In the special case $\alpha=0$, the solution is known to be the astroid curve, of parametric equations

$$\begin{cases}x=\cos^3\theta,\\y=\sin^3\theta\end{cases}.$$

You will find several Web entries under "sliding ladder envelope" that address it.

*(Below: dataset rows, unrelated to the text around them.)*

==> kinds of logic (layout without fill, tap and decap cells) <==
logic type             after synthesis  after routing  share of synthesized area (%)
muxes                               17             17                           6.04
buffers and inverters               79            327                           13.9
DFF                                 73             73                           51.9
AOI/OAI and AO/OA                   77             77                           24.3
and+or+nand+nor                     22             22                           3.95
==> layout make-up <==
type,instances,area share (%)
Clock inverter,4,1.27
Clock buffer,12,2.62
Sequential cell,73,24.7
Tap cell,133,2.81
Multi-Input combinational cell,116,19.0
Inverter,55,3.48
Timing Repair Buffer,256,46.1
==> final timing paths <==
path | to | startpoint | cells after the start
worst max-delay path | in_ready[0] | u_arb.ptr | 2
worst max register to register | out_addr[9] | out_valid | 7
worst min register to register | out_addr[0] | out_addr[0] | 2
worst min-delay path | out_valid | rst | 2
**src/rtl/sc_datamem_mmio.sv**
```systemverilog
// Data memory with byte-enable RAM and an MMIO window for the single-cycle CPU:
// hex/LED outputs, switch/key inputs, key edge capture, compare timer and irq.
module sc_datamem_mmio #(
    parameter int          ADDR_W  = 5,
    parameter int          NUM_HEX = 6,
    parameter int          LED_W   = 10,
    parameter int          SW_W    = 10,
    parameter int          KEY_W   = 3,
    parameter logic [23:0] IO_BASE = 24'hffffff
) (
    input  logic                 clock,
    input  logic                 reset,
    input  logic [31:0]          addr,
    input  logic [31:0]          datain,
    input  logic                 we,
    input  logic [3:0]           be,
    output logic [31:0]          dataout,
    input  logic [SW_W-1:0]      sw,
    input  logic [KEY_W-1:0]     key,
    output logic [7*NUM_HEX-1:0] hex,
    output logic [LED_W-1:0]     led,
    output logic                 irq
);

    localparam int DEPTH = 2 ** ADDR_W;

    logic [31:0]                 mem [DEPTH];
    logic [ADDR_W-1:0]           idx;
    logic [7:0]                  off;
    logic                        io_sel, io_wr, ram_wr;

    logic [NUM_HEX-1:0][6:0]     hex_r;
    logic [LED_W-1:0]            led_r;
    logic [KEY_W-1:0]            ks1, ks2, ks3, key_edge, ke_clr, ke_set;
    logic [31:0]                 count, compare;
    logic [3:0]                  ctrl;
    logic                        status, match, st_clr;
    logic                        unused_ok;

    assign idx    = addr[ADDR_W+1:2];
    assign off    = addr[7:0];
    assign io_sel = (addr[31:8] == IO_BASE);
    assign io_wr  = we & io_sel;
    assign ram_wr = we & ~io_sel;
    assign unused_ok = ^addr[1:0];

    // RAM is intentionally left out of reset so data survives a CPU reset
    always_ff @(posedge clock) begin
        if (ram_wr) begin
            for (int b = 0; b < 4; b++)
                if (be[b]) mem[idx][8*b +: 8] <= datain[8*b +: 8];
        end
    end

    for (genvar i = 0; i < NUM_HEX; i++) begin : g_hex
        always_ff @(posedge clock) begin
            if (reset)                          hex_r[i] <= '1;
            else if (io_wr && off == 8'(16*i))  hex_r[i] <= datain[6:0];
        end
    end

    assign hex = hex_r;
    assign led = led_r;

    always_ff @(posedge clock) begin
        if (reset)                       led_r <= '0;
        else if (io_wr && off == 8'h60)  led_r <= datain[LED_W-1:0];
    end

    // Key synchroniser and previous-sample flops idle high so reset never fakes an edge
    assign ke_set = ks3 & ~ks2;
    assign ke_clr = (io_wr && off == 8'h90) ? datain[KEY_W-1:0] : '0;

    always_ff @(posedge clock) begin
        if (reset) begin
            ks1      <= '1;
            ks2      <= '1;
            ks3      <= '1;
            key_edge <= '0;
        end else begin
            ks1      <= key;
            ks2      <= ks1;
            ks3      <= ks2;
            key_edge <= (key_edge & ~ke_clr) | ke_set;
        end
    end

    assign match  = ctrl[0] && (count == compare);
    assign st_clr = io_wr && off == 8'hD0 && datain[0];

    // CPU write to COUNT beats both the increment and the auto-reload
    always_ff @(posedge clock) begin
        if (reset) begin
            count   <= '0;
            compare <= '1;
            ctrl    <= '0;
            status  <= 1'b0;
        end else begin
            if (io_wr && off == 8'hA0)  count <= datain;
            else if (match && ctrl[2])  count <= '0;
            else if (ctrl[0])           count <= count + 32'd1;
            if (io_wr && off == 8'hB0)  compare <= datain;
            if (io_wr && off == 8'hC0)  ctrl <= datain[3:0];
            status <= (status & ~st_clr) | match;
        end
    end

    assign irq = (ctrl[1] & status) | (ctrl[3] & |key_edge);

    always_comb begin
        dataout = '0;
        if (!io_sel) begin
            dataout = mem[idx];
        end else begin
            for (int i = 0; i < NUM_HEX; i++)
                if (off == 8'(16*i)) dataout = 32'(hex_r[i]);
            case (off)
                8'h60:   dataout = 32'(led_r);
                8'h70:   dataout = 32'(ks2);
                8'h80:   dataout = 32'(sw);
                8'h90:   dataout = 32'(key_edge);
                8'hA0:   dataout = count;
                8'hB0:   dataout = compare;
                8'hC0:   dataout = 32'(ctrl);
                8'hD0:   dataout = 32'(status);
                default: ;
            endcase
        end
    end

endmodule

```
**config.mk**
```make
export PLATFORM = sky130hd
export DESIGN_NAME = sc_datamem_mmio
export DESIGN_NICKNAME = d
export VERILOG_FILES = /design/src/rtl/sc_datamem_mmio.sv
export SDC_FILE = /design/constraint.sdc
export NUM_CORES = 1
export LEC_CHECK = 0
export ABC_AREA = 1
export CAP_MARGIN = 25
export CORE_MARGIN = 1.5
export CORE_UTILIZATION = 44
export DETAILED_ROUTE_END_ITERATION = 10
export PLACE_DENSITY = 0.63
export SETUP_SLACK_MARGIN = 0.4
export SYNTH_ARGS = -nofsm -noshare
export SYNTH_HDL_FRONTEND = slang
export SYNTH_SLANG_ARGS = --single-unit
```
**constraint.sdc**
```tcl
create_clock -name clock -period 2.9 [get_ports clock]
set_input_delay 0.58 -clock clock [delete_from_list [all_inputs] [get_ports clock]]
set_output_delay 0.58 -clock clock [all_outputs]
set_load 0.02 [all_outputs]
```
==> implementation parameters <==
Parameter                              Value

Outcome
  Outcome    finished, violations left
  Violations in the final reports    negative setup slack

Synthesis
  Mapped Nets    3784
  Count of warnings emitted by yosys    0
  Number of standard cells after synthesis    3699
  Most area-hungry cell type in the Yosys netlist    sky130_fd_sc_hd__edfxtp_1
  Share of flip-flops with an asynchronous set or reset after synthesis    0%
  Yosys cell types    45
  Fraction of synthesized cell area taken by the top area cell type    66.2%
  Netlist Area Pre-Place    46400 um2
  Count of flip-flops with a built-in enable after synthesis    1024
  Per-instance average area after synthesis    12.6 um2
  Top cells by area in the synthesized netlist    sky130_fd_sc_hd__edfxtp_1, sky130_fd_sc_hd__a22oi_1, sky130_fd_sc_hd__dfxtp_1, sky130_fd_sc_hd__nand2_1, sky130_fd_sc_hd__a21oi_1
  Number of flip-flops and latches in the synthesized netlist    1157
  Share of the yosys chip area belonging to registers    72.0%
  Top_reg_cell synth    sky130_fd_sc_hd__edfxtp_1

Die
  Die X-Extent    328 um
  Standard cell core area    104000 um2
  DIE AREA    107000 um2
  Starting utilization of the core area    44.6%
  Io pins    169
  Die extent in y    328 um
  Number of placement rows    118

STA
  Clock period minus final worst setup slack    3030 ps
  Sum of negative setup slack    -2220 ps
  Slew Limit Headroom    43.6%
  Hold Slack    406 ps
  Crit share post-route    105%
  Clk_skew    25.9 ps
  Minimum setup slack in the final design    -133 ps
  Setup repair after global routing missed its margin    true
  Number of hold violations in the final report    0
  Final slew viol count    0
  Setup Viol. Count Final    30
  Slew at the pin closest to its max-slew limit    843 ps
  Fmax achieved    330 MHz

Clock network
  Number of buffers added by the clock tree synthesis step    112
  Source-to-sink clock delay at the later pin of the worst-skew pair    710 ps
  H-Tree Level Count    3
  CTS tree    done
  Clock-pin slew reported for the worst setup and hold paths after clock tree synthesis    60 ps
  Number of buffers between clock root and the deepest sink    3
  Clk sink count    1157
  Count of hold-fix buffers inserted at cts    0
  CTS root buf    sky130_fd_sc_hd__clkbuf_16

Critical path
  Critical Path AT    2450 ps
  Required time reported for the critical path endpoint    2320 ps
  Kind of start point of the critical path    primary input
  Highest net fanout along the worst path    7
  Endpoint type of the worst setup path    output pin
  Worst setup path category    in2out
  FF-to-FF setup slack    580 ps

Placed design
  DPL Wire Length    102 mm
  Routability Congestion    0.946
  Count of buffers from port buffering    168
  Post-DP Area    53800 um2

Drt
  Wirelength per Cell    27.2 um
  DR DRC count    0
  First-pass iteration count of the detailed router    6
  Wirelength, routed    159 mm
  Avg Vias per Cell    5.97
  Via count    34900
  Count of nets left with antenna violations after detail routing    0
  Number of DRC violations after detailed-routing iteration 0    4383

Final layout
  Final #Nets    4453
  Area added between synthesis and finish    32.8%
  Filler Cells Inserted    7992
  Ratio of cells with drive above 1 in the final layout    29.2%
  Final design instance area without fill    61600 um2

Power and ir drop
  Total power density per cell area    588 nW/um2
  Combinational Power Share    8.6%
  Net Sw Frac    22.8%
  Pwr Total    0.0362 W
  Internal power of the cells    0.0280 W
  Peak supply drop    0.000524 V
  Leakage power    22.2 nW
  Sequential share of power    50.4%
  Switching power total    0.00826 W
  Portion of total power attributed to the clock network    41.0%

GRT
  GRT overflow    0
  Via count of the first global-routing pass    33700
  First-pass GRT wire length    227 mm
  Number of antenna violations at the first check in global routing    2
  Largest net degree at the start of global routing    50
  Overall Global Routing Usage    28.9%

Run
  Max-cap violations    0

Min path
  HP Class    reg2reg
-- power by group through the flow --
| stage | Sequential (W) | Combinational (W) | Clock, W |
|---|---|---|---|
| 3_5_place_dp | 0.0186 | 0.00242 | 0 |
| 3_3_place_gp | 0.0186 | 0.00241 | 0 |
| 4_1_cts | 0.0182 | 0.00293 | 0.0149 |
| 5_1_grt | 0.0182 | 0.00324 | 0.0155 |
| 6_report | 0.0182 | 0.00312 | 0.0149 |
| 2_1_floorplan | 0.0186 | 0.000910 | 0 |
-- timing repair --
item,in CTS,in global routing
pin swaps,206,141
gates resized for setup,690,176
setup endpoints to repair,209,711
setup buffers,54,15
cloned,25,7
-- per-stage QoR --
stage,util (%),setup WS [ps],std cells
global route,59.2,-219,5842
detailed placement,51.7,-1240,5533
floorplan,-,405,3699
finish,59.2,-133,5843
CTS,58.2,-109,5820
global placement,51.7,-1310,5533
-- cell usage after synthesis, drive strengths merged, types with 2 or more instances --
cell type	instances
edfxtp	1024
nand2	630
a22oi	511
a21oi	313
nor2	259
inv	155
nand3	146
clkbuf	135
dfxtp	133
nor3	85
buf	84
o211ai	53
o21ai	52
o22ai	30
nand4	26
nand3b	12
xor2	12
a211oi	11
or2	10
xnor2	4
clkinv	3
nor4	2
-- per-layer routing --
metal | share of wire, % | vias to the layer above | GRT usage (%)
met4 | 3.7 | 2 | 9.88
met5 | 0.0075 | - | 0
met2 | 47 | 1907 | 45.8
li1 | - | 15200 | -
met1 | 40 | 17400 | 40.4
met3 | 9.5 | 323 | 5.05
-- flip-flops by register name, summed over array words and instances (netlist names), 4 cells and up --
| signal | cells |
|---|---|
| mem | 1024 |
| hex | 42 |
| compare | 32 |
| count | 32 |
| led | 10 |
| ctrl | 4 |
-- logic make-up after synthesis --
| logic type | after synthesis | synth area share (%) |
|---|---|---|
| AOI/OAI and AO/OA | 976 | 13.8 |
| xor gates and xnor gates | 16 | 0.302 |
| adders and majority gates | 1 | 0.0269 |
| buffers and inverters | 377 | 3.26 |
| DFF | 1157 | 72.0 |
| and+or+nand+nor | 1172 | 10.7 |
-- area by class of cell --
type                            instances  area, um2  share of cell area (%)
Tap cell                             1380       1730                    2.80
Timing Repair Buffer                  774       8520                    13.8
Clock buffer                          154       3110                    5.04
Clock inverter                         54        614                   0.997
Inverter                              158        636                    1.03
Multi-Input combinational cell       2165      13600                    22.1
Sequential cell                      1157      33400                    54.2
Antenna cell                            1       2.50                 0.00406
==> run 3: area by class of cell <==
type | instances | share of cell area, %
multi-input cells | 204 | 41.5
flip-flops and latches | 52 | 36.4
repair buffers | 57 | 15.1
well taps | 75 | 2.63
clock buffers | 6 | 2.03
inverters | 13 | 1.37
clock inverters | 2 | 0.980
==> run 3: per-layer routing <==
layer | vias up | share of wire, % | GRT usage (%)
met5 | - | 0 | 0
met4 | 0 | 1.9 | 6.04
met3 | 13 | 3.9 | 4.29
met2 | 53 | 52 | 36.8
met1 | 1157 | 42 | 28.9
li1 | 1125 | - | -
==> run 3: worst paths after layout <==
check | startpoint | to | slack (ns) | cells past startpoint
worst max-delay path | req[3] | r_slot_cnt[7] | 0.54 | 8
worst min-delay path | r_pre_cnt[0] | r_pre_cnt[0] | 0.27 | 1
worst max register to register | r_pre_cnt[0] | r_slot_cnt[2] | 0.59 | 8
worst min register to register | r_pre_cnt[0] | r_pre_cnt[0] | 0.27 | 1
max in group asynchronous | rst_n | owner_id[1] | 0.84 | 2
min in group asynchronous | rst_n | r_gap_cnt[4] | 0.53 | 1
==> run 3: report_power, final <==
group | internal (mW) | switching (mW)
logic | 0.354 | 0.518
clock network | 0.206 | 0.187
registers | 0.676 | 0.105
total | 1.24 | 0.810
**src/rtl/beat_buf_pkg.sv**
```systemverilog
// rtl/beat_buf_pkg.sv - shared defaults and FSM encoding for the beatmap bank reader
package beat_buf_pkg;

    localparam int DEF_DATA_W = 8;
    localparam int DEF_ADDR_W = 5;
    localparam int DEF_DEPTH  = 32;

    typedef enum logic {
        ST_IDLE   = 1'b0,
        ST_STREAM = 1'b1
    } state_t;

endpackage

```
**src/rtl/beat_skid_fifo.sv**
```systemverilog
// rtl/beat_skid_fifo.sv - 2-entry byte FIFO with fall-through of the incoming word when empty
module beat_skid_fifo
    import beat_buf_pkg::*;
#(
    parameter int DATA_W = DEF_DATA_W
) (
    input  logic              clk,
    input  logic              reset,
    input  logic              push,
    input  logic [DATA_W-1:0] push_data,
    input  logic              pop,
    output logic [DATA_W-1:0] out_data,
    output logic              out_valid,
    output logic [1:0]        count
);

    logic [DATA_W-1:0] mem [2];
    logic              head;
    logic              store;
    logic              deq;
    logic              wr_idx;

    // An empty FIFO presents the arriving word directly; it is only stored if not taken.
    assign deq       = pop && (count != 2'd0);
    assign store     = push && !((count == 2'd0) && pop);
    assign wr_idx    = head ^ count[0];
    assign out_valid = (count != 2'd0) || push;
    assign out_data  = (count != 2'd0) ? mem[head] : (push ? push_data : '0);

    always_ff @(posedge clk) begin
        if (store) begin
            mem[wr_idx] <= push_data;
        end
    end

    always_ff @(posedge clk) begin
        if (reset) begin
            head  <= 1'b0;
            count <= 2'd0;
        end else begin
            if (deq) begin
                head <= ~head;
            end
            count <= count + {1'b0, store} - {1'b0, deq};
        end
    end

endmodule

```
**src/rtl/beat_bank_reader.sv**
```systemverilog
// rtl/beat_bank_reader.sv - drains full ping-pong beatmap banks in 0,1,0,1 order into a byte stream
module beat_bank_reader
    import beat_buf_pkg::*;
#(
    parameter int DATA_W = DEF_DATA_W,
    parameter int ADDR_W = DEF_ADDR_W,
    parameter int DEPTH  = DEF_DEPTH
) (
    input  logic              clk,
    input  logic              reset,
    input  logic              fill_done,
    input  logic              fill_bank,
    output logic              rd_en,
    output logic              rd_bank,
    output logic [ADDR_W-1:0] rd_addr,
    input  logic [DATA_W-1:0] rd_data0,
    input  logic [DATA_W-1:0] rd_data1,
    output logic [DATA_W-1:0] out_data,
    output logic              out_valid,
    input  logic              out_ready,
    output logic              release_pulse,
    output logic              release_bank,
    output logic              overflow
);

    state_t            state;
    logic [1:0]        full;
    logic [1:0]        full_next;
    logic              ovf_hit;
    logic              cur_bank;
    logic              inflight;
    logic              inflight_bank;
    logic [1:0]        fifo_count;
    logic              go;
    logic              room;
    logic              issue;
    logic              last_issue;
    logic              pop;
    logic [DATA_W-1:0] push_data;

    // cur_bank flips on the final issue, so the release cycle already looks at the next bank.
    assign go         = (state == ST_STREAM) || full[cur_bank];
    assign room       = ({1'b0, fifo_count} + {2'b00, inflight}) < 3'd2;
    assign issue      = go && room;
    assign last_issue = issue && (rd_addr == ADDR_W'(DEPTH - 1));

    assign rd_en     = issue;
    assign rd_bank   = cur_bank;
    assign push_data = inflight_bank ? rd_data1 : rd_data0;
    assign pop       = out_valid && out_ready;

    // A refill landing on the release cycle of the same bank is a legal new fill.
    always_comb begin
        full_next = full;
        ovf_hit   = 1'b0;
        if (release_pulse) begin
            full_next[release_bank] = 1'b0;
        end
        if (fill_done) begin
            if (full[fill_bank] && !(release_pulse && (release_bank == fill_bank))) begin
                ovf_hit = 1'b1;
            end else begin
                full_next[fill_bank] = 1'b1;
            end
        end
    end

    always_ff @(posedge clk) begin
        if (reset) begin
            state         <= ST_IDLE;
            full          <= 2'b00;
            cur_bank      <= 1'b0;
            rd_addr       <= '0;
            inflight      <= 1'b0;
            inflight_bank <= 1'b0;
            release_pulse <= 1'b0;
            release_bank  <= 1'b0;
            overflow      <= 1'b0;
        end else begin
            if (last_issue) begin
                state    <= ST_IDLE;
                rd_addr  <= '0;
                cur_bank <= ~cur_bank;
            end else if (issue) begin
                state   <= ST_STREAM;
                rd_addr <= rd_addr + 1'b1;
            end
            inflight <= issue;
            if (issue) begin
                inflight_bank <= cur_bank;
            end
            release_pulse <= last_issue;
            if (last_issue) begin
                release_bank <= cur_bank;
            end
            full <= full_next;
            if (ovf_hit) begin
                overflow <= 1'b1;
            end
        end
    end

    beat_skid_fifo #(
        .DATA_W(DATA_W)
    ) u_fifo (
        .clk       (clk),
        .reset     (reset),
        .push      (inflight),
        .push_data (push_data),
        .pop       (pop),
        .out_data  (out_data),
        .out_valid (out_valid),
        .count     (fifo_count)
    );

endmodule

```
--- src/rtl/meta_rr_arbiter.sv ---
// Round-robin arbiter that funnels per-requester metadata words into one
// registered output slot feeding the downstream meta FIFO.
module meta_rr_arbiter #(
  parameter int unsigned NUM_REQ = 4,
  parameter int unsigned META_W  = 192,
  parameter int unsigned IDW     = 2
) (
  input  logic                      clk,
  input  logic                      rst,
  input  logic [NUM_REQ-1:0]        req_valid,
  output logic [NUM_REQ-1:0]        req_ready,
  input  logic [NUM_REQ*META_W-1:0] req_bus,
  input  logic                      en,
  input  logic                      fifo_almost_full,
  output logic                      out_valid,
  input  logic                      out_ready,
  output logic [META_W-1:0]         out_bus,
  output logic [IDW-1:0]            out_src,
  output logic [31:0]               grant_cnt,
  output logic                      busy
);

  localparam int unsigned CNT_W = 32;

  typedef enum logic {
    EMPTY = 1'b0,
    FULL  = 1'b1
  } state_t;

  state_t         state_q;
  logic [IDW-1:0] last_gnt;
  logic [IDW-1:0] winner;
  logic [IDW-1:0] idx;
  logic           found;
  logic           can_acc;
  logic           accept;

  // Ascending search with wrap, starting just after the last granted requester.
  always_comb begin
    found  = 1'b0;
    winner = '0;
    idx    = '0;
    for (int unsigned k = 1; k <= NUM_REQ; k++) begin
      idx = IDW'((32'(last_gnt) + k) % NUM_REQ);
      if (!found && req_valid[idx]) begin
        found  = 1'b1;
        winner = idx;
      end
    end
  end

  // The slot can take a word when empty or when its current word leaves this cycle.
  assign can_acc = ~rst & en & ~fifo_almost_full & (~out_valid | out_ready);
  assign accept  = found & can_acc;

  always_comb begin
    req_ready = '0;
    if (accept) begin
      req_ready[winner] = 1'b1;
    end
  end

  assign out_valid = (state_q == FULL);
  assign busy      = out_valid;

  always_ff @(posedge clk or posedge rst) begin
    if (rst) begin
      state_q   <= EMPTY;
      out_bus   <= '0;
      out_src   <= '0;
      grant_cnt <= '0;
      last_gnt  <= IDW'(NUM_REQ - 1);
    end else begin
      if (accept) begin
        out_bus   <= req_bus[32'(winner) * META_W +: META_W];
        out_src   <= winner;
        last_gnt  <= winner;
        grant_cnt <= grant_cnt + CNT_W'(1);
      end
      case (state_q)
        EMPTY: if (accept) state_q <= FULL;
        FULL:  if (!accept && out_ready) state_q <= EMPTY;
        default: state_q <= EMPTY;
      endcase
    end
  end

endmodule
--- config.mk ---
export PLATFORM = sky130hd
export DESIGN_NAME = meta_rr_arbiter
export DESIGN_NICKNAME = d
export VERILOG_FILES = /design/src/rtl/meta_rr_arbiter.sv
export SDC_FILE = /design/constraint.sdc
export NUM_CORES = 1
export LEC_CHECK = 0
export ABC_CLOCK_PERIOD_IN_PS = 17200
export CORE_AREA = 2 2 392 394
export DETAILED_ROUTE_END_ITERATION = 6
export DIE_AREA = 0 0 394 396
export SYNTH_ARGS = -nofsm -noshare
export SYNTH_HDL_FRONTEND = slang
export SYNTH_SLANG_ARGS = --single-unit
--- constraint.sdc ---
create_clock -name clk -period 17.2 [get_ports clk]
set_input_delay 2.58 -clock clk [delete_from_list [all_inputs] [get_ports clk]]
set_output_delay 2.58 -clock clk [all_outputs]
set_load 0.05 [all_outputs]
==> metrics <==
peak supply drop 0.0000752 V; Worst path max stage delay 0.86 ns; Rel. slew slack 14.2%; Die ar. 156000 um^2; Post-synth top flop dfrtp_1; max-slew violations 0; Post-synth ARST share 100%; met3 WL 12700 um; Mapped Avg Cell Area 11.5 um^2; core area 152000 um^2; Max Fclk 121 MHz; pin count of the biggest net entering global routing 156; sequential share of the synthesized area 40.3%; setup TNS 0 ns; dpl hpwl 99800 um; Final Routed Wirelength 120000 um; hold_buf cts 0; Post-Syn Area 14200 um^2; most frequent cell after synthesis mux2i_1; clock buffer depth 3; Yosys top cell by area dfrtp_1; vias 15200; Die Ht 396 um; most used cell along the critical path clkdlybuf4s50_1; DR iter-0 viols 1208; crit start category primary input; GRT overflow 0; Crit Path Max Fanout 99; number of CTS-inserted buffers 37; post-CTS sizing 0; wire per inst 28.0 um; global-route wire length before repair 154000 um; clk root buf clkbuf_16; Clock Pin Slew Worst Setup and Hold Paths 0.06 ns; Initial Util 9.39%; Critical Path RT 14.62 ns; max-cap violations 0; postcts setup bufs 0; num rows 143; initial antenna violation count 103; #FFs+latches synth 229; I/O pin cnt 1009; RSZ-0062 raised after global routing false; DR top layer met5; Critical Path AT 5.72 ns; leakage 0.0112 uW; vias in the first global route 15300; slew at the pin with the worst max-slew slack 1.29 ns; GPL Wtd Cong 0.908; H-tree depth 2; HP Class flop to flop; All-Layer GR Usage 14.7%; Routed Antenna Nets 0; Final period util 48.2%; synth top area cells dfrtp_1 40%, mux2i_1 27%, o221ai_2 11%, o221ai_1 5.7%, nand2_1 5.6%; DRT Pass-1 Iters 5; Mapped Nets 2020; Final Setup Violations 0; port bufs 1008; Tmin final 8.30 ns; Post-synth top cells 384 x mux2i_1, 227 x dfrtp_1, 213 x nand2_1, 100 x o221ai_2, 92 x o221ai_1; final setup skew 0.0293 ns; status completed; metal2 WL 57300 um; Critical Path End Type output pin; Final Hold Vio Count 0; Area Growth Syn to Fin 94.4%; Post-Synthesis Cells 1242; Vias/cell 3.56; CTS tree done; kind of critical path primary input to output pin; Synth cell types 40; clock latency on the worst-skew pair 0.58 ns; fraction of layout cells with a size suffix above 1 8.67%; Yosys top cell area share 39.9%; wl on met1 47200 um; CTS sink count 229; EDFF count, synth 0; CP Cell Sequence clkdlybuf4s50_1 -> nand2b_1 -> o21a_1 -> a21oi_1 -> nand2_8 -> nor2_1 -> clkdlybuf4s50_1; power density over the cells 136 nW/um^2; Filler cells 16700; Final Net Count 2979; final routed DRC violation total 0; yosys warns 0; DIE WIDTH 394 um; critical path's slowest cell clkdlybuf4s50_1; fin util 18.3%
cell families after synthesis:
group	synth area share [%]
AOI/OAI and AO/OA	16.7
xor gates and xnor gates	1.91
adders and majority gates	0.0879
buffers and inverters	5.57
DFF	40.3
muxes	27.0
and+or+nand+nor	8.49
placed cells by master, fill, tap and decap left out, types with 19 or more instances in the layout:
cell and instances:
o221ai_1 92, clkbuf_16 37, nand2_1 213, diode_2 19
clkdlybuf4s50_1 1008, mux2i_1 384, dfrtp_1 227, buf_4 19
o221ai_2 100, xnor2_1 19
final cells by class:
type                    instances  area (um^2)  area share [%]
flip-flops and latches        229         5730            20.7
multi-input cells             897         7740            28.0
repair buffers               1030        10300            37.2
inverters                       6         30.0           0.109
clock buffers                  47         1010            3.66
diodes                         19         47.5           0.172
clock inverters                16          278            1.00
well taps                    2030         2540            9.18
registers in the layout (all words and copies together), names as in the netlist:
signal / cells
out_bus: 192
busy: 1
last_gnt: 2
out_src: 2
grant_cnt: 32
routing by layer:
layer / vias to the layer above / GRT usage, %
li1: 6679 / -
met1: 7467 / 17.4
met2: 844 / 24.5
met3: 203 / 6.49
met4: 40 / 3.00
met5: - / 0
metrics by stage:
stage	cell area (um^2)	std cells	power [uW]	hold WS [ns]	worst slack [ns]
finish	27700	4274	3770	0.485	8.90
global route	27600	4262	3950	0.498	8.71
CTS	27600	4255	3840	0.489	8.84
detailed placement	26300	4192	2940	0.470	8.85
global placement	26300	4192	2940	0.458	8.79
floorplan	14200	1242	2020	0.489	8.35
worst paths after layout:
check                      depth (start not counted)    startpoint      endpoint  slack, ns
setup / recovery                                   7  req_valid[3]  req_ready[2]       8.90
hold / removal                                     2   out_bus[40]   out_bus[40]       0.48
setup reg to reg                                   9   last_gnt[0]  out_bus[136]      12.05
hold reg to reg                                    2   out_bus[40]   out_bus[40]       0.48
max in group asynchronous                          3           rst   out_bus[90]      13.10
min in group asynchronous                          2           rst  out_bus[179]       2.54
power by group:
group | switching (uW) | leakage [uW] | internal, uW
sequential | 122 | 0.00288 | 717
combinational | 1330 | 0.00769 | 747
clock | 332 | 0.000623 | 522
worst max-delay path: cells and delay by family:
kind / cells / cell delay (ns)
AO/OA/AOI/OAI: 2 / 0.65
buffers and inverters: 2 / 1.43
AND/OR/NAND/NOR: 3 / 1.04
Power figures use the tool's default switching activity.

The curvilinear abscissa can be found by integrating the element of arc,

$$ds=3\sqrt{\cos^4\theta\sin^2\theta+\sin^4\theta\cos^2\theta}\,d\theta=3\cos\theta\sin\theta\,d\theta$$

so that

$$s=\frac32\cos2\theta$$

and

$$\theta=\frac12\arccos\frac{2s}3.$$

I don't know if the general case $\alpha\ne0$ is tractable.